Instructions for the task
Among the records that follow, find the line with "- $mux W1 :: 15" and the line with "- $pmux W32 S6 (*)". Set down those lines and all lines between them exactly, without adding anything.

Collected data
## src/hdl/cal_sched_consts.vh

```
// Purpose: Constants for the self calibration scheduler.
// Assumes: 10 MHz system clock, APB register access.
// Notes:   Offsets are byte addresses of aligned 32-bit words.
`ifndef CAL_SCHED_CONSTS_VH
`define CAL_SCHED_CONSTS_VH

// ****************************************
// Register map
// ****************************************
`define CS_OFF_CTRL      12'h000
`define CS_OFF_STATUS    12'h004
`define CS_OFF_TEMP      12'h008
`define CS_OFF_TEMPTHR   12'h00c
`define CS_OFF_TIMELIM   12'h010
`define CS_OFF_ELAPSED   12'h014

// ****************************************
// Field positions
// ****************************************
`define CS_CTRL_EN_BIT    0
`define CS_CTRL_START_BIT 1
`define CS_STAT_BUSY_BIT  2

// ****************************************
// Status codes
// ****************************************
`define CS_ST_UNCAL      2'h0
`define CS_ST_CAL        2'h1
`define CS_ST_RECOMMEND  2'h2

// ****************************************
// Reset values
// ****************************************
`define CS_RST_EN        1'h1
`define CS_RST_TEMPTHR   16'h0100
`define CS_RST_TIMELIM   32'h0000_0e10

// ****************************************
// Timing
// ****************************************
`define CS_CLK_HZ        10000000
`define CS_WARMUP_MIN    16
`define CS_CALRUN_MS     1000
// Sized at 34 bits: the full warm-up count does not fit a 32-bit integer.
`define CS_WARMUP_CYC    (34'd60 * `CS_WARMUP_MIN * `CS_CLK_HZ)
`define CS_CALRUN_CYC    (`CS_CALRUN_MS * (`CS_CLK_HZ / 1000))
`define CS_SEC_CYC       `CS_CLK_HZ

`endif

```

## src/hdl/cal_timer.v

```verilog
// Purpose: Down counter that pulses once when a loaded count runs out.
// Assumes: Synchronous load, asynchronous active-high reset.
// Notes:   A load of zero finishes on the next cycle.
`timescale 1ns/1ns
`default_nettype none
module cal_timer #(
	parameter WIDTH = 34
) (
	// Clock and reset
	input  wire             clk,
	input  wire             sys_rst,
	// Control
	input  wire             load,
	input  wire [WIDTH-1:0] count,
	input  wire             abort,
	// Status
	output reg              running,
	output reg              done
);
	reg [WIDTH-1:0] cnt_r;

	always @(posedge clk or posedge sys_rst) begin
		if (sys_rst) begin
			cnt_r   <= {WIDTH{1'b0}};
			running <= 1'b0;
			done    <= 1'b0;
		end else begin
			done <= 1'b0;
			if (abort) begin
				running <= 1'b0;
			end else if (load) begin
				cnt_r   <= count;
				running <= 1'b1;
			end else if (running) begin
				if (cnt_r == {WIDTH{1'b0}}) begin
					running <= 1'b0;
					done    <= 1'b1;
				end else begin
					cnt_r <= cnt_r - {{(WIDTH-1){1'b0}}, 1'b1};
				end
			end
		end
	end
endmodule
`default_nettype wire

```

## src/hdl/self_calibration_scheduler.v

```verilog
// Purpose: Schedules front-end self calibration and keeps a three-state status.
// Assumes: APB slave, 10 MHz clock, temperature sample supplied on a port.
// Notes:   The analog calibration is outside; this block only sequences it.
`timescale 1ns/1ns
`default_nettype none
`include "cal_sched_consts.vh"

// Behaviour
// With enable set, one calibration starts automatically after about 16 minutes warm-up.
// A calibration run lasts about one second and only fine-tunes the front end.
// Only the first post warm-up run is automatic; later runs need a request.
// A software start command begins a calibration run at any time; the code ignores a start written while a run is in progress.
// With enable cleared, the post warm-up automatic run is skipped.
// Status has exactly three codes: uncalibrated, calibrated, recommended.
// Status stays uncalibrated until first calibration or end of warm-up.
// The automatic run completing moves status from uncalibrated to calibrated.
// With enable cleared, warm-up end moves status to recommended.
// While calibrated, temperature change beyond threshold moves status to recommended.
// Time since last calibration beyond the limit moves status to recommended.
// In recommended state no calibration starts on its own.
// A requested run completing sets calibrated and restarts time and temperature references.
// Temperature threshold and time limit are readable by software.
// After reset: uncalibrated, warm-up timer restarted, no run in progress.
module self_calibration_scheduler #(
	parameter [33:0] WARMUP_CYC = `CS_WARMUP_CYC,
	parameter [33:0] CALRUN_CYC = `CS_CALRUN_CYC,
	parameter [33:0] SEC_CYC    = `CS_SEC_CYC
) (
	// Clock and reset
	input  wire        clk,
	input  wire        sys_rst,
	// APB slave
	input  wire        psel,
	input  wire        penable,
	input  wire        pwrite,
	input  wire [11:0] paddr,
	input  wire [31:0] pwdata,
	output reg  [31:0] prdata,
	output wire        pready,
	output wire        pslverr,
	// Front end
	input  wire [15:0] temperature,
	output reg         calActive,
	output reg  [1:0]  calStatus
);
	// ****************************************
	// States
	// ****************************************
	localparam [2:0] S_WARM = 3'b001;
	localparam [2:0] S_IDLE = 3'b010;
	localparam [2:0] S_RUN  = 3'b100;

	reg [2:0]  state_r;
	reg [2:0]  state_nxt;
	reg        enable_r;
	reg [15:0] tempThr_r;
	reg [31:0] timeLim_r;
	reg [15:0] tempRef_r;
	reg [31:0] elapsed_r;
	reg [33:0] secCnt_r;
	reg        startReq_r;

	wire       wrEn  = psel & penable & pwrite;
	wire       rdEn  = psel & ~pwrite;
	wire       known;
	wire       runLoad;
	wire       runDone;
	wire       warmDone;
	wire       warmLoad;
	wire [15:0] tempDelta;

	function [15:0] absDiff;
		input [15:0] a;
		input [15:0] b;
		begin
			absDiff = (a > b) ? (a - b) : (b - a);
		end
	endfunction

	assign tempDelta = absDiff(temperature, tempRef_r);
	assign known = (paddr == `CS_OFF_CTRL) | (paddr == `CS_OFF_STATUS) |
		(paddr == `CS_OFF_TEMP) | (paddr == `CS_OFF_TEMPTHR) |
		(paddr == `CS_OFF_TIMELIM) | (paddr == `CS_OFF_ELAPSED);
	assign pready  = 1'b1;
	assign pslverr = psel & penable & ~known;

	// ****************************************
	// Timers
	// ****************************************
	// The warm-up timer is loaded once in the cycle after reset release.
	reg warmArmed_r;
	assign warmLoad = ~warmArmed_r;

	cal_timer #(.WIDTH(34)) u_warm (
		.clk     (clk),
		.sys_rst (sys_rst),
		.load    (warmLoad),
		.count   (WARMUP_CYC),
		.abort   (1'b0),
		.running (),
		.done    (warmDone)
	);

	cal_timer #(.WIDTH(34)) u_run (
		.clk     (clk),
		.sys_rst (sys_rst),
		.load    (runLoad),
		.count   (CALRUN_CYC - 34'h1),
		.abort   (1'b0),
		.running (),
		.done    (runDone)
	);

	// ****************************************
	// Sequencer
	// ****************************************
	always @* begin
		state_nxt = state_r;
		case (state_r)
			S_WARM: begin
				if (startReq_r) begin
					state_nxt = S_RUN;
				end else if (warmDone && enable_r) begin
					state_nxt = S_RUN;
				end else if (warmDone) begin
					state_nxt = S_IDLE;
				end
			end
			S_IDLE: begin
				// Only software starts a run here, whatever the status shows.
				if (startReq_r) begin
					state_nxt = S_RUN;
				end
			end
			S_RUN: begin
				if (runDone) begin
					state_nxt = S_IDLE;
				end
			end
			default: state_nxt = S_IDLE;
		endcase
	end

	assign runLoad = (state_r != S_RUN) && (state_nxt == S_RUN);

	always @(posedge clk or posedge sys_rst) begin
		if (sys_rst) begin
			state_r     <= S_WARM;
			warmArmed_r <= 1'b0;
			calActive   <= 1'b0;
			calStatus   <= `CS_ST_UNCAL;
			tempRef_r   <= 16'h0000;
			elapsed_r   <= 32'h0000_0000;
			secCnt_r    <= 34'h0;
		end else begin
			state_r     <= state_nxt;
			warmArmed_r <= 1'b1;
			calActive   <= (state_nxt == S_RUN);
			if (state_r == S_RUN && runDone) begin
				calStatus <= `CS_ST_CAL;
				tempRef_r <= temperature;
				elapsed_r <= 32'h0000_0000;
				secCnt_r  <= 34'h0;
			end else begin
				if (secCnt_r >= SEC_CYC - 34'h1) begin
					secCnt_r <= 34'h0;
					if (elapsed_r != 32'hffff_ffff) begin
						elapsed_r <= elapsed_r + 32'h1;
					end
				end else begin
					secCnt_r <= secCnt_r + 34'h1;
				end
				if (state_r == S_WARM && warmDone && !enable_r && !startReq_r) begin
					calStatus <= `CS_ST_RECOMMEND;
				end else if (calStatus == `CS_ST_CAL && state_r == S_IDLE) begin
					if (tempDelta > tempThr_r) begin
						calStatus <= `CS_ST_RECOMMEND;
					end else if (elapsed_r > timeLim_r) begin
						calStatus <= `CS_ST_RECOMMEND;
					end
				end
			end
		end
	end

	// ****************************************
	// Register file
	// ****************************************
	// The start bit is a self-clearing request held until the sequencer takes it.
	always @(posedge clk or posedge sys_rst) begin
		if (sys_rst) begin
			enable_r   <= `CS_RST_EN;
			tempThr_r  <= `CS_RST_TEMPTHR;
			timeLim_r  <= `CS_RST_TIMELIM;
			startReq_r <= 1'b0;
		end else begin
			if (runLoad) begin
				startReq_r <= 1'b0;
			end
			if (wrEn && paddr == `CS_OFF_CTRL) begin
				enable_r <= pwdata[`CS_CTRL_EN_BIT];
				if (pwdata[`CS_CTRL_START_BIT] && state_r != S_RUN) begin
					startReq_r <= 1'b1;
				end
			end
			if (wrEn && paddr == `CS_OFF_TEMPTHR) begin
				tempThr_r <= pwdata[15:0];
			end
			if (wrEn && paddr == `CS_OFF_TIMELIM) begin
				timeLim_r <= pwdata;
			end
		end
	end

	always @* begin
		prdata = 32'h0000_0000;
		if (rdEn) begin
			case (paddr)
				`CS_OFF_CTRL:    prdata = {30'h0, startReq_r, enable_r};
				`CS_OFF_STATUS:  prdata = {29'h0, calActive, calStatus};
				`CS_OFF_TEMP:    prdata = {16'h0, tempRef_r};
				`CS_OFF_TEMPTHR: prdata = {16'h0, tempThr_r};
				`CS_OFF_TIMELIM: prdata = timeLim_r;
				`CS_OFF_ELAPSED: prdata = elapsed_r;
				default:         prdata = 32'h0000_0000;
			endcase
		end
	end
endmodule
`default_nettype wire

```

## config.mk

```make
export PLATFORM = sky130hd
export DESIGN_NAME = self_calibration_scheduler
export DESIGN_NICKNAME = d
export VERILOG_FILES = /design/src/hdl/cal_timer.v /design/src/hdl/self_calibration_scheduler.v
export VERILOG_INCLUDE_DIRS = /design/src /design/src/hdl
export SDC_FILE = /design/constraint.sdc
export NUM_CORES = 1
export LEC_CHECK = 0
export BUFFER_PORTS_ARGS = -buffer_cell sky130_fd_sc_hd__buf_4
export CAP_MARGIN = 15
export CORE_MARGIN = 10
export CORE_UTILIZATION = 32
export DETAILED_ROUTE_END_ITERATION = 16
export PLACE_DENSITY_LB_ADDON = 0.2
export SLEW_MARGIN = 20
export SYNTH_ARGS = -nofsm -noshare
export SYNTH_HDL_FRONTEND = slang
export SYNTH_SLANG_ARGS = --single-unit
export TNS_END_PERCENT = 50
```

## constraint.sdc

```tcl
create_clock -name clk -period 12.9 [get_ports clk]
set_input_delay 1.935 -clock clk [delete_from_list [all_inputs] [get_ports clk]]
set_output_delay 1.935 -clock clk [all_outputs]
set_load 0.05 [all_outputs]
```

* Word level (Yosys, flattened, before mapping)
Cells that the tools add are included.
** Word-level totals
- Output and inout port bits :: 37
- Input port bits :: 65
- Bits in registers :: 211
- Logic and storage cells :: 118
** Operators by class
- Order comparisons :: 4
- Bitwise logic cells :: 11
- Reductions and logical operators :: 25
- Muxes and demuxes :: 40
- $add $sub $neg :: 6
- Eq/ne operators :: 15
** Operators by type and width (number)
- $mux W34 :: 8
- $pmux W32 S6 :: 1
- $mux W32 :: 4
- $logic_not A34 Y1 :: 2
- $sub A34 B1 Y34 const B :: 2
- $add A34 B1 Y34 const B :: 1
- $ge A34 B24 Y1 const B :: 1
- $add A32 B1 Y32 const B :: 1
- $gt A16 B16 Y1 :: 2
- $gt A32 B32 Y1 :: 1
- $ne A32 B32 Y1 const B :: 1
- $sub A16 B16 Y16 :: 2
- $eq A12 B4 Y1 const B :: 2
- $eq A12 B5 Y1 const B :: 2
- $mux W16 :: 1
- $mux W1 :: 15
- $mux W3 :: 5
- $eq A12 B3 Y1 const B :: 1
- $logic_not A12 Y1 :: 1
- $logic_and A1 B1 Y1 :: 11
- $mux W2 :: 5
- $pmux W3 S3 :: 1
- $reduce_and A2 Y1 :: 4
- $eq A3 B3 Y1 const B :: 2
- 13 further kinds :: 25

* Logic depth before layout (Yosys ltp)
- Word-level depth :: 9
- Depth in mapped cells :: 19
- Mapped depth without buffers :: 19

* By module
Synthesis repeated with hierarchy kept, for this count alone.
** Second synthesis, totals
- Cells, all modules :: 1669
- Area total of the unflattened synthesis :: 14073.5 sq um
** By module, submodules not included
- self_calibration_scheduler :: cells an instance 1115, area an instance 9486.6 sq um, seq. area each 3487.1 sq um, times used 1
- cal_timer :: cells an instance 277, area an instance 2293.4 sq um, seq. area each 900.9 sq um, times used 2

* Worst setup path after synthesis
Ideal clock, no wire load.
- Path kind :: input to output
- Start point :: in paddr[7]
- End point :: out prdata[10]
- Setup slack :: 6.830 ns
- Cell stages on the path :: 7
- Path buffers :: 1
- Required time :: 10.965 ns
- Arrival :: 4.135 ns
- Cells stage by stage :: nor4_1 nand3_1 nor3b_1 and2_0 clkbuf_1 a222oi_1 nor2_1
** On the way
- Cells in the longest elaborated chain, start to end :: 3
- Elaborated cells on any way between the ends :: 8
- Those cells by class :: eq/ne: 5; mux: 2; reduce/logical: 1
** Ends and longest elaborated chain
- start, declared :: line self_calibration_scheduler.v:36 : input wire [11:0] paddr,
- $eq A12 B5 Y1 (tied with other cells) :: line self_calibration_scheduler.v:218 : case (paddr)
- $pmux W32 S6 (*) :: line self_calibration_scheduler.v:218
- $mux W32 (*) :: line self_calibration_scheduler.v:217 : if (rdEn) begin
- end, declared :: line self_calibration_scheduler.v:38 : output reg [31:0] prdata,
Every way passes the cells marked *; elsewhere a longest branch is shown, timed or not.

* Final worst setup path
- Start point :: in paddr[7]
- End point :: out prdata[3]
The elaborated chain is that of the path after synthesis.

==> results.tsv <==
metric	value	unit
status	completed	
hp-class	register to register	
rsz0062_at_grt	no	
cts_tree	done	
via_per_inst	5.056	
area_growth_syn_to_layout	16.36	%
timing.final.hold_violations	0	
die_y	221.3	µm
cts_made_buffers	25	
synth-seq-cells	211	
end_kind	output port	
critical_path_arrival	4850	ps
grt_pass1_wl	55.52	mm
synth_edf_count	0	
grt_max_degree	102	
antenna_left	0	
worst-path-max-fanout	14	
finalSetupTns	0	ps
fin_hold_ws	449.4	ps
coreArea	0.03991	mm²
synth_top_flop_cell	dfrtp_1	
yosys_warnings	0	
grt_pass1_vias	10480	
syn_area	0.01296	mm²
dp_hpwl	24.34	mm
initial_utilization	32.48	%
cts_buffer_depth	3	
die-area	0.04896	mm²
cts-hold-fix-buffers	0	
final_cell_mix	dfrtp_1 (204), nand2_1 (159), nor2_1 (130)	
holdPathStages	1	
routed_wl	33.74	mm
grt_overflow_total	0	
min_period	6787	ps
num_vias	10510	
num_rows	73	
portBuffers	100	
ctsRootBufferMaster	clkbuf_16	
cpMostUsedCell	buf_4	
power_density	109.4	mW/mm²
fin_nets	1683	
max_stage_delay	900	ps
setup_slack	6113	ps
leakage	6.911	nW
clk_pin_slew	60	ps
layout_commonest_cell	dfrtp_1	
fin_crit_sh	52.62	%
regToRegStartpoint	tempRef_r[8]	
worstSetupStartpointType	primary input	
path_class	primary input to output port	
first_iter_violations	686	
yosysSeqAreaShare	40.80	%
ctsResizeCount	0	
ios	102	
worst_slew_pin_slew	1068	ps
hp-start	u_warm.done	
reg2regPathDepth	16	
dp_slack	6110	ps
report.final.slew_viol_count	0	
clkSinkCount	211	
reg2reg_slack	8250	ps
synthCells	1451	
setup_viol	0	
timing.max_cap.violations	0	
grtUsageTotal	13.42	%
postCtsSetupRepairBufs	0	
synth_async_sr_flop_share	100.0	%
synth_cell_types	81	
htree_levels	1	
critPathSlowestCell	nor2b_1	
min_to	state_r[0]	
relSlewSlack	28.81	%
antenna_found_initial	4	
drive_gt1_share	12.50	%
vdd.ir_drop.worst	0.00009718	V
rr_endpoint	calStatus[1]	
die_w	221.3	µm
required	10970	ps
finalClockSkew	13.68	ps
cp_cell_sequence	buf_4, nor4_1, nand3_1, nor3b_1, nor2b_1, a222oi_1, nor2_1, buf_4	
firstDrtPassIters	5	
drc	0	
insertion_delay	560	ps
place_congestion	0.7907	
wire_per_inst	16.23	µm
maxClockFrequency	147.3	MHz
synth.avg_cell_area	8.933	µm²
[cells in the mapped netlist, types with 6 or more instances]
cell / n / area [µm²]
xor2_1: 44 / 385.4
nand3_1: 46 / 230.2
mux2_2: 9 / 101.4
nand2_1: 159 / 596.8
o21ai_0: 110 / 550.5
ha_1: 83 / 1039
dfstp_2: 7 / 183.9
nor2_1: 130 / 488.0
dfrtp_1: 204 / 5105
mux2i_1: 26 / 260.3
a21oi_1: 66 / 330.3
nand2b_1: 12 / 75.07
and3_1: 20 / 125.1
nor4_1: 16 / 100.1
nor3_1: 40 / 200.2
o21a_1: 11 / 82.58
a31oi_1: 6 / 37.54
buf_2: 10 / 50.05
and4_1: 8 / 70.07
nor2b_1: 11 / 68.82
clkbuf_1: 47 / 176.4
a222oi_1: 15 / 150.1
inv_1: 94 / 352.8
nand4_1: 23 / 143.9
a21o_1: 24 / 180.2
xnor2_1: 63 / 551.8
or3_1: 18 / 112.6
nand3b_1: 7 / 52.55
or4_1: 13 / 97.59
nor3b_1: 8 / 60.06
and2_1: 27 / 168.9
[cell type report]
class / count / area, µm²
flip-flops and latches: 211 / 5289
multi-input cells: 1093 / 7122
inverters: 94 / 360.3
well taps: 525 / 656.9
diodes: 2 / 5.005
fillers: 4085 / 24830
clock buffers: 35 / 713.2
repair buffers: 108 / 810.8
clock inverters: 11 / 126.4
[cell families (layout without fill, tap and decap cells)]
kind of cell | after synthesis | after routing | share of synthesized area, %
mux | 35 | 35 | 2.790
other cells | 2 | 14 | 0.05794
flops | 211 | 211 | 40.80
compound gates | 288 | 288 | 14.04
buf+inv | 157 | 248 | 4.730
simple gates | 566 | 566 | 22.04
xor+xnor | 107 | 107 | 7.230
fa+ha+maj | 85 | 85 | 8.321
[registers in the layout (all words and copies together) (netlist names), 2 cells and up]
name and flops:
timeLim_r 32, tempThr_r 16, u_run.cnt_r 34, calStatus 2, state_r 3, secCnt_r 34, u_warm.cnt_r 34, elapsed_r 32
tempRef_r 16
[power breakdown]
| group | leakage (nW) | internal (mW) | switching [mW] |
|---|---|---|---|
| Combinational | 4.05 | 0.0878 | 0.112 |
| Clock | 0.416 | 0.428 | 0.303 |
| Sequential | 2.45 | 0.687 | 0.0318 |
[metal layers]
layer | vias to the layer above | share of wire (%) | global-route usage, %
li1 | 5236 | - | -
met1 | 5082 | 48 | 18.37
met2 | 153 | 45 | 21.09
met3 | 37 | 5.1 | 3.098
met4 | 4 | 1.9 | 2.862
met5 | - | 0.041 | 0
[worst max-delay path, delay by kind of cell]
kind,cells,cell delay (ps)
AND/OR/NAND/NOR,5,2380
AO/OA/AOI/OAI,1,170
buffers and inverters,2,360
[stage by stage]
stage | cells | total power, mW | area [µm²] | util [%]
global placement | 2031 | 0.9284 | 14230 | 35.66
finish | 2079 | 1.650 | 15080 | 37.79
global route | 2077 | 1.735 | 15080 | 37.78
detailed placement | 2031 | 0.9307 | 14230 | 35.66
floorplan | 1461 | 0.8660 | 13000 | -
CTS | 2077 | 1.678 | 15070 | 37.76
[worst max path at each step]
stage	to	startpoint	depth (start not counted)	slack (ps)
3_3_place_gp	prdata[3]	paddr[7]	8	6170
5_1_grt	prdata[3]	paddr[7]	8	5800
6_report	prdata[3]	paddr[7]	8	6110
3_5_place_dp	prdata[3]	paddr[7]	8	6110
4_1_cts	prdata[3]	paddr[7]	8	6110
2_1_floorplan	calActive	sys_rst	1	5210
No activity file was read; power rests on OpenSTA's default activity.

Answer to this exercise
- $mux W1 :: 15
- $mux W3 :: 5
- $eq A12 B3 Y1 const B :: 1
- $logic_not A12 Y1 :: 1
- $logic_and A1 B1 Y1 :: 11
- $mux W2 :: 5
- $pmux W3 S3 :: 1
- $reduce_and A2 Y1 :: 4
- $eq A3 B3 Y1 const B :: 2
- 13 further kinds :: 25

* Logic depth before layout (Yosys ltp)
- Word-level depth :: 9
- Depth in mapped cells :: 19
- Mapped depth without buffers :: 19

* By module
Synthesis repeated with hierarchy kept, for this count alone.
** Second synthesis, totals
- Cells, all modules :: 1669
- Area total of the unflattened synthesis :: 14073.5 sq um
** By module, submodules not included
- self_calibration_scheduler :: cells an instance 1115, area an instance 9486.6 sq um, seq. area each 3487.1 sq um, times used 1
- cal_timer :: cells an instance 277, area an instance 2293.4 sq um, seq. area each 900.9 sq um, times used 2

* Worst setup path after synthesis
Ideal clock, no wire load.
- Path kind :: input to output
- Start point :: in paddr[7]
- End point :: out prdata[10]
- Setup slack :: 6.830 ns
- Cell stages on the path :: 7
- Path buffers :: 1
- Required time :: 10.965 ns
- Arrival :: 4.135 ns
- Cells stage by stage :: nor4_1 nand3_1 nor3b_1 and2_0 clkbuf_1 a222oi_1 nor2_1
** On the way
- Cells in the longest elaborated chain, start to end :: 3
- Elaborated cells on any way between the ends :: 8
- Those cells by class :: eq/ne: 5; mux: 2; reduce/logical: 1
** Ends and longest elaborated chain
- start, declared :: line self_calibration_scheduler.v:36 : input wire [11:0] paddr,
- $eq A12 B5 Y1 (tied with other cells) :: line self_calibration_scheduler.v:218 : case (paddr)
- $pmux W32 S6 (*) :: line self_calibration_scheduler.v:218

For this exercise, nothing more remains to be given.